While pundits predict the Consortium will break even on the coverage, Pelley would only say that advertising sales had been brisk, the “increase in interest” a result of the record-breaking auds for the Canadian men’s hockey matchups against the U.S. and Russia, and Canadian medal wins in ice dancing, skiing and speed-skating.

To measure the reach of its platforms, the Consortium developed the Canadian Unique Multimedia Engagement (CUME) index, a calibrated summary of most-trusted systems for each medium, including BBM Canada’s Personal People Meter system for TV numbers and Omniture for website action.

By Day 11, the CUME index indicated 97.8% of the population (32.8 million Canucks) had engaged with Games coverage.

Unlike NBC’s traditional mix of time-delayed events with live coverage in primetime, the Consortium’s lead broadcaster CTV began its programming six hours before each day’s competitions started.

But NBC has been something of an unofficial partner.

CTV’s “Olympics Morning” show did a comedy bit with the net’s primetime anchor Brian Williams and “NBC Nightly News” anchor Brian Williams.

Canadian viewers endured hours of banter, but they also watched American Lindsey Vonn ski for gold live.

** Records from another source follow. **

Background: an optimization exercise with open tools, aiming at small area, a short achievable clock period and few clock cycles per item. Do not read the settings as production practice. Where RTL was checked, it was by simulation tests only, not by an equivalence proof against the original. No functional check of the RTL was part of run 1. Power figures rest on the tool's default switching activity, not on a simulated workload.

==> design.v <==
module sfd_tx (
    input  wire        clk,
    input  wire        rst,
    input  wire        in_valid,
    input  wire [7:0]  in_op,
    input  wire [7:0]  in_dest,
    input  wire [7:0]  in_byte,
    input  wire        in_last,
    input  wire        in_empty,
    output wire        in_ready,
    output wire        tx_valid,
    output wire [7:0]  tx_byte,
    input  wire        tx_ready
);
    localparam [7:0] MARKER       = 8'h1B;
    localparam [7:0] LIT_SENTINEL = 8'h1C;
    localparam [7:0] OP_DATA      = 8'h44;
    reg  [7:0]  buf_mem [0:31];
    reg  [5:0]  top;           
    reg         pf_v;          
    reg  [7:0]  pf_b;
    reg         in_rdy;        
    reg         in_cmd;        
    reg         ib_v;          
    reg  [7:0]  ib_byte;
    reg         ib_last;
    reg         ib_empty;
    reg         col_isd;       
    reg  [7:0]  col_op;
    reg  [7:0]  col_dest;
    reg  [5:0]  cnt;           
    reg         pair;          
    reg         s_pend;        
    reg         col_closed;    
    reg         carry;         
    reg         carry_last;    
    reg         cap;           
    reg         rdy_valid;
    reg  [7:0]  rdy_op;
    reg  [7:0]  rdy_dest;
    reg  [5:0]  rdy_end;       
    reg         active;        
    reg  [5:0]  pos;           
    reg         pos_last;      
    reg         out_src;       
    reg  [5:0]  out_end;       
    reg  [15:0] seq;
    reg         tx_v;
    reg  [7:0]  tx_b;
    assign in_ready = in_rdy;
    assign tx_valid = tx_v;
    assign tx_byte  = tx_b;
    function [5:0] inc6(input [5:0] x);
        inc6 = x ^ {&x[4:0], &x[3:0], &x[2:0], &x[1:0], x[0], 1'b1};
    endfunction
    function [5:0] dec6(input [5:0] x);
        dec6 = x ^ {~|x[4:0], ~|x[3:0], ~|x[2:0], ~|x[1:0], ~x[0], 1'b1};
    endfunction
    function [4:0] inc5(input [4:0] x);
        inc5 = x ^ {&x[3:0], &x[2:0], &x[1:0], x[0], 1'b1};
    endfunction
    wire        fire     = in_valid && in_rdy;
    wire        consume  = ib_v && cap;
    wire        is_mk    = (ib_byte == MARKER) && !ib_empty;
    wire        is_m     = col_isd && is_mk;
    wire        two      = is_m && pair;
    wire        c30      = (cnt == 6'd39);
    wire        c31      = (cnt == 6'd40);
    wire        nofit    = two && c31;
    wire [5:0]  cnt1     = inc6(cnt);
    wire [5:0]  cnt2     = {inc5(cnt[5:1]), cnt[0]};
    wire [5:0]  ncnt     = two ? cnt2 : cnt1;
    wire        close    = ib_last || ib_empty || c31 || (c30 && two);
    wire [5:0]  close_len = ib_empty ? cnt : nofit ? 6'd40 : ncnt;
    reg  [7:0]  hdr;
    always @(*) begin
        case (pos[3:0])
            4'd0, 4'd1, 4'd2: hdr = MARKER;
            4'd4:             hdr = seq[15:8];
            4'd5:             hdr = seq[7:0];
            4'd6:             hdr = out_src ? col_op : rdy_op;
            4'd7:             hdr = out_src ? col_dest : rdy_dest;
            4'd9:             hdr = {2'b00, out_end - 6'd9};
            default:          hdr = 8'h00;
        endcase
    end
    wire        in_body  = (pos >= 6'd10);
    wire [7:0]  next_b   = in_body ? pf_b : hdr;
    wire        adv      = !tx_v || tx_ready;  
    wire        ready_b  = !in_body || pf_v;   
    wire        emit     = adv && active && ready_b;
    wire        idle     = adv && !active;
    wire        done     = emit && pos_last;
    wire        want     = done || idle;
    wire        take_rdy = want && rdy_valid;
    wire        take_col = want && !rdy_valid && col_closed;
    wire        pos_lt8  = (pos[5:3] == 3'd0);
    wire        hold     = active && pos_lt8;
    wire        to_rdy   = col_closed && !take_col && !rdy_valid && !(hold && !out_src);
    wire        col_move = take_col || to_rdy;
    wire        push     = emit || take_rdy || take_col;
    wire [7:0]  push_b   = emit ? next_b : MARKER;
    wire        rd       = emit && in_body;
    reg  [7:0]  rdata;
    integer k;
    always @(*) begin
        rdata = 8'h00;
        for (k = 0; k < 32; k = k + 1)
            rdata = rdata | (buf_mem[k] & {8{top[4:0] == k}});
    end
    wire        buf_rd   = !top[5] && (!pf_v || rd);
    wire        occ31    = (top == 6'd30);
    wire        occ32    = (top == 6'd31);
    wire        wr_in    = consume && !ib_empty;
    wire        wr_s     = s_pend && !occ32;
    wire        wr       = wr_in || wr_s;
    wire        full_n   = !buf_rd && (occ32 || (occ31 && wr));
    wire        spend_n  = consume ? (two && !nofit) : (s_pend && !wr_s);
    wire        closed_n = (consume && close) || (col_closed && (col_move ? carry_last : 1'b1));
    wire        cap_n    = !spend_n && !closed_n && !full_n;
    wire        ibv_n    = fire || (ib_v && !consume);
    wire        active_n = want ? (take_rdy || take_col) : active;
    wire        lt8_n    = emit ? (done || (pos[5:3] == 3'd0 && pos[2:0] != 3'd7)) : (idle || pos_lt8);
    wire        src_n    = take_rdy ? 1'b0 : take_col ? 1'b1 : out_src;
    wire        in_cmd_n = fire ? !(in_last || in_empty) : in_cmd;
    wire        colbusy_n = ibv_n || closed_n || (active_n && lt8_n && src_n);
    wire        in_rdy_n = (!ibv_n || cap_n) && !(!in_cmd_n && colbusy_n);
    integer i;
    always @(posedge clk) begin
        if (wr) begin
            for (i = 31; i > 0; i = i - 1)
                buf_mem[i] <= buf_mem[i - 1];
            buf_mem[0] <= s_pend ? LIT_SENTINEL : ib_byte;
        end
        if (in_rdy) begin
            ib_byte  <= in_byte;
            ib_last  <= in_last;
            ib_empty <= in_empty;
        end
        if (in_rdy && !in_cmd) begin
            col_op   <= in_op;
            col_dest <= in_dest;
            col_isd  <= (in_op == OP_DATA);
        end
        if (to_rdy) begin
            rdy_op   <= col_op;
            rdy_dest <= col_dest;
            rdy_end  <= cnt;
        end
        if (take_rdy) begin
            out_src  <= 1'b0;
            out_end  <= rdy_end;
        end
        if (take_col) begin
            out_src  <= 1'b1;
            out_end  <= cnt;
        end
        if (buf_rd)
            pf_b <= rdata;
        if (adv)
            tx_b <= push_b;
    end
    always @(posedge clk) begin
        if (rst) begin
            top        <= 6'h3F;
            pf_v       <= 1'b0;
            in_rdy     <= 1'b1;
            in_cmd     <= 1'b0;
            ib_v       <= 1'b0;
            cnt        <= 6'd9;
            pair       <= 1'b0;
            s_pend     <= 1'b0;
            col_closed <= 1'b0;
            carry      <= 1'b0;
            carry_last <= 1'b0;
            cap        <= 1'b1;
            rdy_valid  <= 1'b0;
            active     <= 1'b0;
            pos        <= 6'd0;
            pos_last   <= 1'b0;
            seq        <= 16'h0000;
            tx_v       <= 1'b0;
        end else begin
            if (wr && !buf_rd)
                top <= inc6(top);
            else if (buf_rd && !wr)
                top <= dec6(top);
            pf_v <= buf_rd || (pf_v && !rd);
            in_rdy <= in_rdy_n;
            in_cmd <= in_cmd_n;
            ib_v   <= ibv_n;
            cap    <= cap_n;
            s_pend <= spend_n;
            if (adv)
                tx_v <= push;
            if (emit) begin
                if (done) begin
                    seq      <= (seq == 16'hFFFE) ? 16'h0000 : seq + 16'd1;
                    pos      <= 6'd0;
                    pos_last <= 1'b0;
                end else begin
                    pos      <= pos + 6'd1;
                    pos_last <= (pos + 6'd1 == out_end);
                end
            end else if (idle) begin
                pos      <= 6'd1;
                pos_last <= 1'b0;
            end
            if (want)
                active <= take_rdy || take_col;
            if (take_rdy)
                rdy_valid <= 1'b0;
            if (to_rdy)
                rdy_valid <= 1'b1;
            if (col_move) begin
                col_closed <= carry_last;
                cnt        <= carry ? 6'd10 : 6'd9;
                pair       <= carry;
                carry      <= 1'b0;
                carry_last <= 1'b0;
            end
            if (consume) begin
                if (close) begin
                    col_closed <= 1'b1;
                    cnt        <= close_len;
                    carry      <= nofit;
                    carry_last <= nofit && ib_last;
                end else begin
                    cnt        <= ncnt;
                    pair       <= is_m && !pair;
                end
            end
        end
    end
endmodule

Overall, critics and auds praised the live event coverage and commentators via the Consortium’s busy social-networking forums.

“We worked with Microsoft on the (HD-capable) Silverlight player and (Turin-based) web developer Deltatre which has a fantastic understanding of integrating live results,” says Consortium VP of digital media and research Alon Marcovici.

“We modeled our highlight factory on what NBC did in Beijing. We even tried to think of ways to facilitate cross-border trash talk during the hockey games,” laughs Marcovici.

“This is really a watershed moment in Canadian broadcasting. We gave Canadians a lean-forward experience where they could interact with content in a way that is built on the concept of choice — what, when and how you want.

“Canadian have adapted quickly, and in the future I think they are going to expect layered, produced online content that will enhance the passive TV experience.”

The Consortium will no doubt be mulling those ideas with the London Summer Olympics coming up in 2012.